Mutation Identification in Model Organism Genomes using Desktop PCs
MiModD is a comprehensive software package developed in our lab for the mapping, identification and annotation of phenotypic mutations in model organisms from whole-genome sequencing (WGS) data. MiModD was designed specifically to enable biologists/geneticists with limited bioinformatical knowledge to analyze genome-wide sequencing data of their preferred organism on standard desktop computers.
The software supports:
- – short-reads alignment from different input formats (fastq and gzipped fastq, SAM, BAM)
- – conversion between input formats and annotation with run metadata
- – variant calling (SNPs and indels)
- – variant post-processing, including filtering and annotation
- – deletion calling (currently only for paired-end data)
- – linkage analysis support for several different mutation mapping schemes
- – publication-quality plots of linkage data (similar to the output produced by the earlier, but now unmaintained CloudMap suite of tools)
MiModD is free and open-source (released under GPLv3) and runs under Linux and macOS (10.9 through 10.13) with minimal software requirements.

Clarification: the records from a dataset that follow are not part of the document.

[src/verilog/dcache_pkg.sv]
//////////////////////////////////////////////////////////////////////
// dcache shared definitions
// widths, address fields, request structs and controller states for
// the two-way write-back data cache
//////////////////////////////////////////////////////////////////////

package dcache_pkg;

    localparam int WORD_W         = 32;
    localparam int WORDS_PER_LINE = 4;
    localparam int LINE_W         = WORD_W * WORDS_PER_LINE;   // 128
    localparam int TAG_W          = 20;
    localparam int INDEX_W        = 8;
    localparam int OFFSET_W       = 2;
    localparam int NUM_SETS       = 1 << INDEX_W;              // 256
    localparam int NUM_WAYS       = 2;
    localparam int ADDR_W         = TAG_W + INDEX_W + OFFSET_W; // word address
    localparam int LINE_ADDR_W    = TAG_W + INDEX_W;

    typedef logic [WORD_W-1:0]            word_t;
    typedef logic [LINE_W-1:0]            line_t;
    typedef logic [TAG_W-1:0]             tag_t;
    typedef logic [INDEX_W-1:0]           index_t;
    typedef logic [OFFSET_W-1:0]          offset_t;
    typedef logic [$clog2(NUM_WAYS)-1:0]  way_t;

    // address layouts, msb first
    typedef struct packed {
        tag_t    tag;
        index_t  index;
        offset_t offset;
    } word_addr_t;

    typedef struct packed {
        tag_t   tag;
        index_t index;
    } line_addr_t;

    typedef struct packed {
        logic valid;
        logic dirty;
        tag_t tag;
    } tag_entry_t;

    typedef struct packed {
        logic       write;
        word_addr_t addr;
        word_t      wdata;
    } cpu_req_t;

    typedef struct packed {
        logic       write;
        line_addr_t addr;
        line_t      wdata;    // victim line, writes only
    } mem_req_t;

    typedef enum logic [2:0] {
        INIT, IDLE, LOOKUP, WRITEBACK, FETCH, WAIT_FILL, FILL
    } ctrl_state_t;

endpackage

[src/verilog/dcache_ctrl.sv]
//////////////////////////////////////////////////////////////////////
// dcache controller
// blocking FSM with one request in flight, invalidate sweep after
// reset, write-back of dirty victims and line fill from memory
//////////////////////////////////////////////////////////////////////

`timescale 1ns/1ps

module dcache_ctrl (
    input  logic                                 clk,
    input  logic                                 rst_n,
    input  logic                                 cpu_req_valid,
    output logic                                 cpu_req_ready,
    input  dcache_pkg::cpu_req_t                 cpu_req,
    output logic                                 cpu_rsp_valid,
    output logic                                 mem_req_valid,
    input  logic                                 mem_req_ready,
    output dcache_pkg::mem_req_t                 mem_req,
    input  logic                                 mem_rsp_valid,
    input  dcache_pkg::line_t                    mem_rsp_line,
    output dcache_pkg::cpu_req_t                 held_req,
    output dcache_pkg::index_t                   ram_index,
    output logic [dcache_pkg::NUM_WAYS-1:0]      tag_we,
    output logic [dcache_pkg::NUM_WAYS-1:0]      data_we,
    output dcache_pkg::tag_entry_t               tag_wdata,
    output logic                                 filling,
    output dcache_pkg::line_t                    fill_line,
    output logic                                 touch,
    output dcache_pkg::way_t                     touch_way,
    input  logic                                 hit,
    input  dcache_pkg::way_t                     hit_way,
    input  dcache_pkg::way_t                     victim_way,
    input  logic                                 victim_dirty,
    input  dcache_pkg::line_addr_t               victim_addr,
    input  dcache_pkg::line_t                    victim_line
);

    dcache_pkg::ctrl_state_t              state;
    dcache_pkg::ctrl_state_t              next_state;
    dcache_pkg::index_t                   sweep_idx;
    logic [dcache_pkg::LINE_ADDR_W-1:0]   fetch_addr;

    assign fetch_addr = held_req.addr[dcache_pkg::ADDR_W-1:dcache_pkg::OFFSET_W];
    assign filling    = (state == dcache_pkg::FILL);

    //////////////////////////////////////////////////////////////////////
    // next state and outputs
    //////////////////////////////////////////////////////////////////////
    always_comb begin
        next_state    = state;
        cpu_req_ready = 1'b0;
        cpu_rsp_valid = 1'b0;
        mem_req_valid = 1'b0;
        mem_req       = '0;
        ram_index     = held_req.addr.index;
        tag_we        = '0;
        data_we       = '0;
        tag_wdata     = '0;                 // invalid entry by default
        touch         = 1'b0;
        touch_way     = hit_way;
        case (state)
            dcache_pkg::INIT: begin
                ram_index = sweep_idx;
                tag_we    = '1;
                if (sweep_idx == dcache_pkg::index_t'(dcache_pkg::NUM_SETS - 1)) begin
                    next_state = dcache_pkg::IDLE;
                end
            end
            dcache_pkg::IDLE: begin
                cpu_req_ready = 1'b1;
                ram_index     = cpu_req.addr.index;  // arrays valid in LOOKUP
                if (cpu_req_valid) begin
                    next_state = dcache_pkg::LOOKUP;
                end
            end
            dcache_pkg::LOOKUP: begin
                if (hit) begin
                    cpu_rsp_valid = 1'b1;
                    touch         = 1'b1;
                    if (held_req.write) begin
                        tag_we[hit_way]  = 1'b1;
                        data_we[hit_way] = 1'b1;
                        tag_wdata.valid  = 1'b1;
                        tag_wdata.dirty  = 1'b1;
                        tag_wdata.tag    = held_req.addr.tag;
                    end
                    next_state = dcache_pkg::IDLE;
                end else if (victim_dirty) begin
                    next_state = dcache_pkg::WRITEBACK;
                end else begin
                    next_state = dcache_pkg::FETCH;
                end
            end
            dcache_pkg::WRITEBACK: begin
                mem_req_valid = 1'b1;
                mem_req.write = 1'b1;
                mem_req.addr  = victim_addr;
                mem_req.wdata = victim_line;
                if (mem_req_ready) begin
                    next_state = dcache_pkg::FETCH;
                end
            end
            dcache_pkg::FETCH: begin
                mem_req_valid = 1'b1;
                mem_req.addr  = dcache_pkg::line_addr_t'(fetch_addr);
                if (mem_req_ready) begin
                    next_state = dcache_pkg::WAIT_FILL;
                end
            end
            dcache_pkg::WAIT_FILL: begin
                if (mem_rsp_valid) begin
                    next_state = dcache_pkg::FILL;
                end
            end
            dcache_pkg::FILL: begin
                tag_we[victim_way]  = 1'b1;
                data_we[victim_way] = 1'b1;
                tag_wdata.valid     = 1'b1;
                tag_wdata.dirty     = held_req.write;  // clean after a read fill
                tag_wdata.tag       = held_req.addr.tag;
                cpu_rsp_valid       = 1'b1;
                touch               = 1'b1;
                touch_way           = victim_way;
                next_state          = dcache_pkg::IDLE;
            end
            default: next_state = dcache_pkg::INIT;
        endcase
    end

    //////////////////////////////////////////////////////////////////////
    // state, sweep counter and payload registers
    //////////////////////////////////////////////////////////////////////
    always_ff @(posedge clk) begin
        if (!rst_n) begin
            state     <= dcache_pkg::INIT;
            sweep_idx <= '0;
        end else begin
            state <= next_state;
            if (state == dcache_pkg::INIT) begin
                sweep_idx <= sweep_idx + 1'b1;
            end
        end
    end

    always_ff @(posedge clk) begin
        if (cpu_req_valid && cpu_req_ready) begin
            held_req <= cpu_req;
        end
        if (state == dcache_pkg::WAIT_FILL && mem_rsp_valid) begin
            fill_line <= mem_rsp_line;
        end
    end

    a_mem_req_stable: assert property (@(posedge clk) disable iff (!rst_n)
        mem_req_valid && !mem_req_ready |=> mem_req_valid && $stable(mem_req));

    a_rsp_pulse: assert property (@(posedge clk) disable iff (!rst_n)
        cpu_rsp_valid |=> !cpu_rsp_valid);

endmodule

As a standalone package it can be used from the command line, but can also be integrated seamlessly and easily into any local installation of a Galaxy bioinformatics server providing a graphical user interface, database management of results and simple composition of analysis steps into workflows.
Alternatively, MiModD is also available through several public Galaxy servers.
Detailed information on installation, usage and hardware requirements can be found in the user guide. If you have questions that are not answered there, we will be happy to assist you.
The package source code, example datasets and other downloads are available from the project’s homepage at sourceforge.